Política

Las Fuerzas Armadas no desfilarán el 12-O por primera vez en 33 años

La Covid obliga a Defensa a suspender la parada militar. Celebrará un acto más reducido en el Palacio Real en el que se homenajeará a la Legión por su Centenario

El 7 de octubre de 1987, el Gobierno de Felipe González promulgó una Ley que establecía el 12 de octubre como Día de la Fiesta Nacional. Cinco días después de su publicación, se celebró en el Paseo del Prado la primera parada militar con motivo de esta efeméride, en la cual participó Don Felipe, entonces Príncipe de Asturias, quien desfilaba como alumno de la Academia General del Aire de San Javier (Murcia). Y a pesar de que no fue hasta diez años después cuando un Real Decreto lo oficializó, desde ese 12 de octubre de 1987 el acto central del Día de la Hispanidad es la citada parada militar. Hasta este año, pues la pandemia del coronavirus ha obligado al Ministerio de Defensa a suspenderla para evitar aglomeraciones y posibles contagios.

Así lo confirmó ayer la ministra de Defensa, Margarita Robles, quien reconoció que no es conveniente celebrar un acto tan multitudinario en otoño, con la posibilidad aún de que se produzca una nueva oleada de contagios. Y es que solo el pasado año esta parada reunió en Madrid a más de 4.200 militares y a miles de ciudadanos que se agolpaban en los alrededores. Una realidad que hace muy difícil mantener la distancia de seguridad y las medidas de protección.

De esta forma, la intención de Defensa es la de celebrar un acto más sencillo e íntimo, al estilo del que se organizó el día 14 en Francia, en el que se sustituyó el desfile militar en los Campos Elíseos por un acto más reducido en la Plaza de la Concordia, donde sólo desfilaron los aviones.

En concreto, Defensa quiere conmemorar este 12-O (en el que también «se resalta la identificación de las Fuerzas Armadas con la sociedad a la que sirven», según el Real Decreto de 1997) con un acto más reducido en el Patio de la Armería del Palacio Real de Madrid, el mismo escenario en el que se celebró la ceremonia de Estado por las víctimas del coronavirus.
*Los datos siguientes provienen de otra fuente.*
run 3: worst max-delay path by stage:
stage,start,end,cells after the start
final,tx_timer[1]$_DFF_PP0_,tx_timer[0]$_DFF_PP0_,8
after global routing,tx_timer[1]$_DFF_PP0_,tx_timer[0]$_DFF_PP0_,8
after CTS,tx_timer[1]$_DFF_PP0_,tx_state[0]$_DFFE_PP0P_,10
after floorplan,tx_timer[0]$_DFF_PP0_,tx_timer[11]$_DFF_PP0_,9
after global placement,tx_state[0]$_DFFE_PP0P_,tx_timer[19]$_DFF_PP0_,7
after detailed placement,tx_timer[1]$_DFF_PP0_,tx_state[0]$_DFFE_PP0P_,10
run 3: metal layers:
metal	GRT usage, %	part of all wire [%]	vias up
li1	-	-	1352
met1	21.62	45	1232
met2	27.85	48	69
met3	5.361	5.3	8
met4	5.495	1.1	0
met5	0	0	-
**src/rtl/fifo_pkg.sv**
```systemverilog
// Shared defaults and types for the FIFO drain-side word packer.
// Sub-blocks import this to agree on beat layout and FSM encoding.
package fifo_pkg;

    localparam int DEF_IN_WIDTH  = 16;
    localparam int DEF_PACK      = 2;
    localparam int DEF_OUT_WIDTH = DEF_IN_WIDTH * DEF_PACK;

    typedef enum logic {
        ACCUM,
        DRAIN
    } pack_state_e;

    typedef struct packed {
        logic [DEF_OUT_WIDTH-1:0] data;
        logic [DEF_PACK-1:0]      keep;
    } beat_t;

endpackage

```
**src/rtl/fifo_beat_queue.sv**
```systemverilog
// Two-entry valid/ready skid queue of packed beats.
// The occupancy count is exported so the producer can reserve slots.
module fifo_beat_queue
    import fifo_pkg::*;
#(
    parameter type T = beat_t
) (
    input  logic       clk,
    input  logic       rst_n,
    input  logic       push,
    input  T           push_beat,
    output logic       m_valid,
    input  logic       m_ready,
    output T           head,
    output logic [1:0] count
);

    T     mem [2];
    logic wr_ptr;
    logic rd_ptr;
    logic pop;

    assign m_valid = (count != 2'd0);
    assign pop     = m_valid && m_ready;
    assign head    = mem[rd_ptr];

    always_ff @(posedge clk or negedge rst_n) begin
        if (!rst_n) begin
            mem[0] <= '0;
            mem[1] <= '0;
            wr_ptr <= 1'b0;
            rd_ptr <= 1'b0;
            count  <= 2'd0;
        end else begin
            if (push) begin
                mem[wr_ptr] <= push_beat;
                wr_ptr      <= ~wr_ptr;
            end
            if (pop) begin
                rd_ptr <= ~rd_ptr;
            end
            unique case ({push, pop})
                2'b10:   count <= count + 2'd1;
                2'b01:   count <= count - 2'd1;
                default: ;
            endcase
        end
    end

endmodule

```
**src/rtl/fifo_word_packer.sv**
```systemverilog
// Pops FIFO words and packs PACK of them into one wide output beat.
// Flush closes a partial beat and emits it with a truncated keep mask.
module fifo_word_packer
    import fifo_pkg::*;
#(
    parameter int IN_WIDTH = DEF_IN_WIDTH,
    parameter int PACK     = DEF_PACK
) (
    input  logic                     clk,
    input  logic                     rst_n,
    input  logic                     fifo_empty,
    input  logic [IN_WIDTH-1:0]      fifo_data_out,
    output logic                     fifo_rd_en,
    input  logic                     flush,
    output logic                     m_valid,
    input  logic                     m_ready,
    output logic [IN_WIDTH*PACK-1:0] m_data,
    output logic [PACK-1:0]          m_keep,
    output logic                     busy
);

    localparam int OUT_WIDTH = IN_WIDTH * PACK;
    localparam int IW        = $clog2(PACK);
    localparam logic [IW-1:0] LAST = IW'(PACK - 1);

    typedef struct packed {
        logic [OUT_WIDTH-1:0] data;
        logic [PACK-1:0]      keep;
    } lane_beat_t;

    pack_state_e          state;
    logic [IW-1:0]        idx;
    logic [IW-1:0]        issue_lane;
    logic                 rd_pend;
    logic                 run;
    logic [OUT_WIDTH-1:0] acc;
    logic [OUT_WIDTH-1:0] acc_cap;
    logic [PACK-1:0]      part_keep;
    logic [1:0]           out_cnt;
    logic                 last_inflight;
    logic                 reserve_ok;
    logic                 cap_last;
    logic                 drain_partial;
    logic                 flush_take;
    logic                 push;
    lane_beat_t           push_beat;
    lane_beat_t           head;

    always_comb begin
        issue_lane = idx;
        if (rd_pend) begin
            issue_lane = (idx == LAST) ? '0 : idx + 1'b1;
        end
    end

    // A last-lane read only issues if its beat is guaranteed a queue slot.
    assign last_inflight = rd_pend && (idx == LAST);
    assign reserve_ok    = (out_cnt == 2'd0) ||
                           (out_cnt == 2'd1 && !last_inflight);

    assign fifo_rd_en = run && (state == ACCUM) && !fifo_empty &&
                        ((issue_lane != LAST) || reserve_ok);

    always_comb begin
        acc_cap = acc;
        if (rd_pend) begin
            acc_cap[idx*IN_WIDTH +: IN_WIDTH] = fifo_data_out;
        end
    end

    always_comb begin
        part_keep = '0;
        for (int k = 0; k < PACK; k++) begin
            part_keep[k] = (k < int'(idx));
        end
    end

    assign cap_last      = rd_pend && (idx == LAST);
    assign drain_partial = (state == DRAIN) && !rd_pend &&
                           (idx != '0) && (out_cnt != 2'd2);
    assign flush_take    = (state == ACCUM) && flush &&
                           !((idx == '0) && !rd_pend && !fifo_rd_en);

    assign push           = cap_last || drain_partial;
    assign push_beat.data = cap_last ? acc_cap : acc;
    assign push_beat.keep = cap_last ? {PACK{1'b1}} : part_keep;

    always_ff @(posedge clk or negedge rst_n) begin
        if (!rst_n) begin
            state   <= ACCUM;
            idx     <= '0;
            rd_pend <= 1'b0;
            run     <= 1'b0;
            acc     <= '0;
        end else begin
            run     <= 1'b1;
            rd_pend <= fifo_rd_en;
            if (cap_last || drain_partial) begin
                idx <= '0;
                acc <= '0;
            end else if (rd_pend) begin
                idx <= idx + 1'b1;
                acc <= acc_cap;
            end
            unique case (state)
                ACCUM: begin
                    if (flush_take) state <= DRAIN;
                end
                DRAIN: begin
                    if (cap_last ||
                        (!rd_pend && ((idx == '0) || (out_cnt != 2'd2))))
                        state <= ACCUM;
                end
                default: state <= ACCUM;
            endcase
        end
    end

    fifo_beat_queue #(
        .T (lane_beat_t)
    ) u_queue (
        .clk       (clk),
        .rst_n     (rst_n),
        .push      (push),
        .push_beat (push_beat),
        .m_valid   (m_valid),
        .m_ready   (m_ready),
        .head      (head),
        .count     (out_cnt)
    );

    assign m_data = head.data;
    assign m_keep = head.keep;
    assign busy   = (idx != '0) || rd_pend || (out_cnt != 2'd0) ||
                    (state == DRAIN);

endmodule

```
Presidido por Felipe VI como capitán general de las Fuerzas Armadas, habrá una representación de los dos Ejércitos, la Armada y las Fuerzas y Cuerpos de Seguridad del Estado y, tal y como confirmó Robles, participarían al menos los aviones de la «Patrulla Águila», que pintarán los colores de la bandera en el cielo. Servirá, además, de homenaje a todos los militares que participaron en la «Operación Balmis» contra el coronavirus.

Será un acto que, junto a quienes han luchado en primera línea contra el virus, tendrá como protagonista principal a la Legión, unidad que celebra su Centenario y que también ha tenido que suspender numerosos actos por culpa de la pandemia. De hecho, el más importante iba a celebrarse en la base de Viator (Almería) el 20 de septiembre, fecha que oficialmente se considera como el nacimiento de la Legión, pues ese día se alistó el primer legionario.

El del 12 de octubre será el segundo gran desfile militar que Defensa anula este año debido a la pandemia, ya que en mayo suspendió el del Día de las Fuerzas Armadas, que iba a celebrarse en Huesca. Además, el virus también ha modificado otros actos castrenses, como las entregas de despachos en las academias militares que tienen lugar en estos días y que este año no contarán con la presencia del Rey ni de la ministra de Defensa. Además de reducir el aforo, se han suspendido los que tenían lugar en la Academia General Militar de Zaragoza y en la General Básica de Suboficiales de Talarn (Lérida), no sólo por reunir a miles de personas, sino también por los rebrotes en dichas zonas y las nuevas restricciones sanitarias impuestas. Por ello, se ha decidido que los alumnos reciban sus despachos en las Academias de su Especialidad Fundamental.

El Departamento que dirige Margarita Robles ha valorado hasta el último momento la evolución de la pandemia para decidir si celebraba o no el desfile del 12-O, pero finalmente la prudencia ha primado. De hecho, la ministra confirmó ayer que no habían firmado los contratos para la organización de la parada, como por ejemplo los de la instalación de las gradas y que ya era demasiado tarde para hacerlo.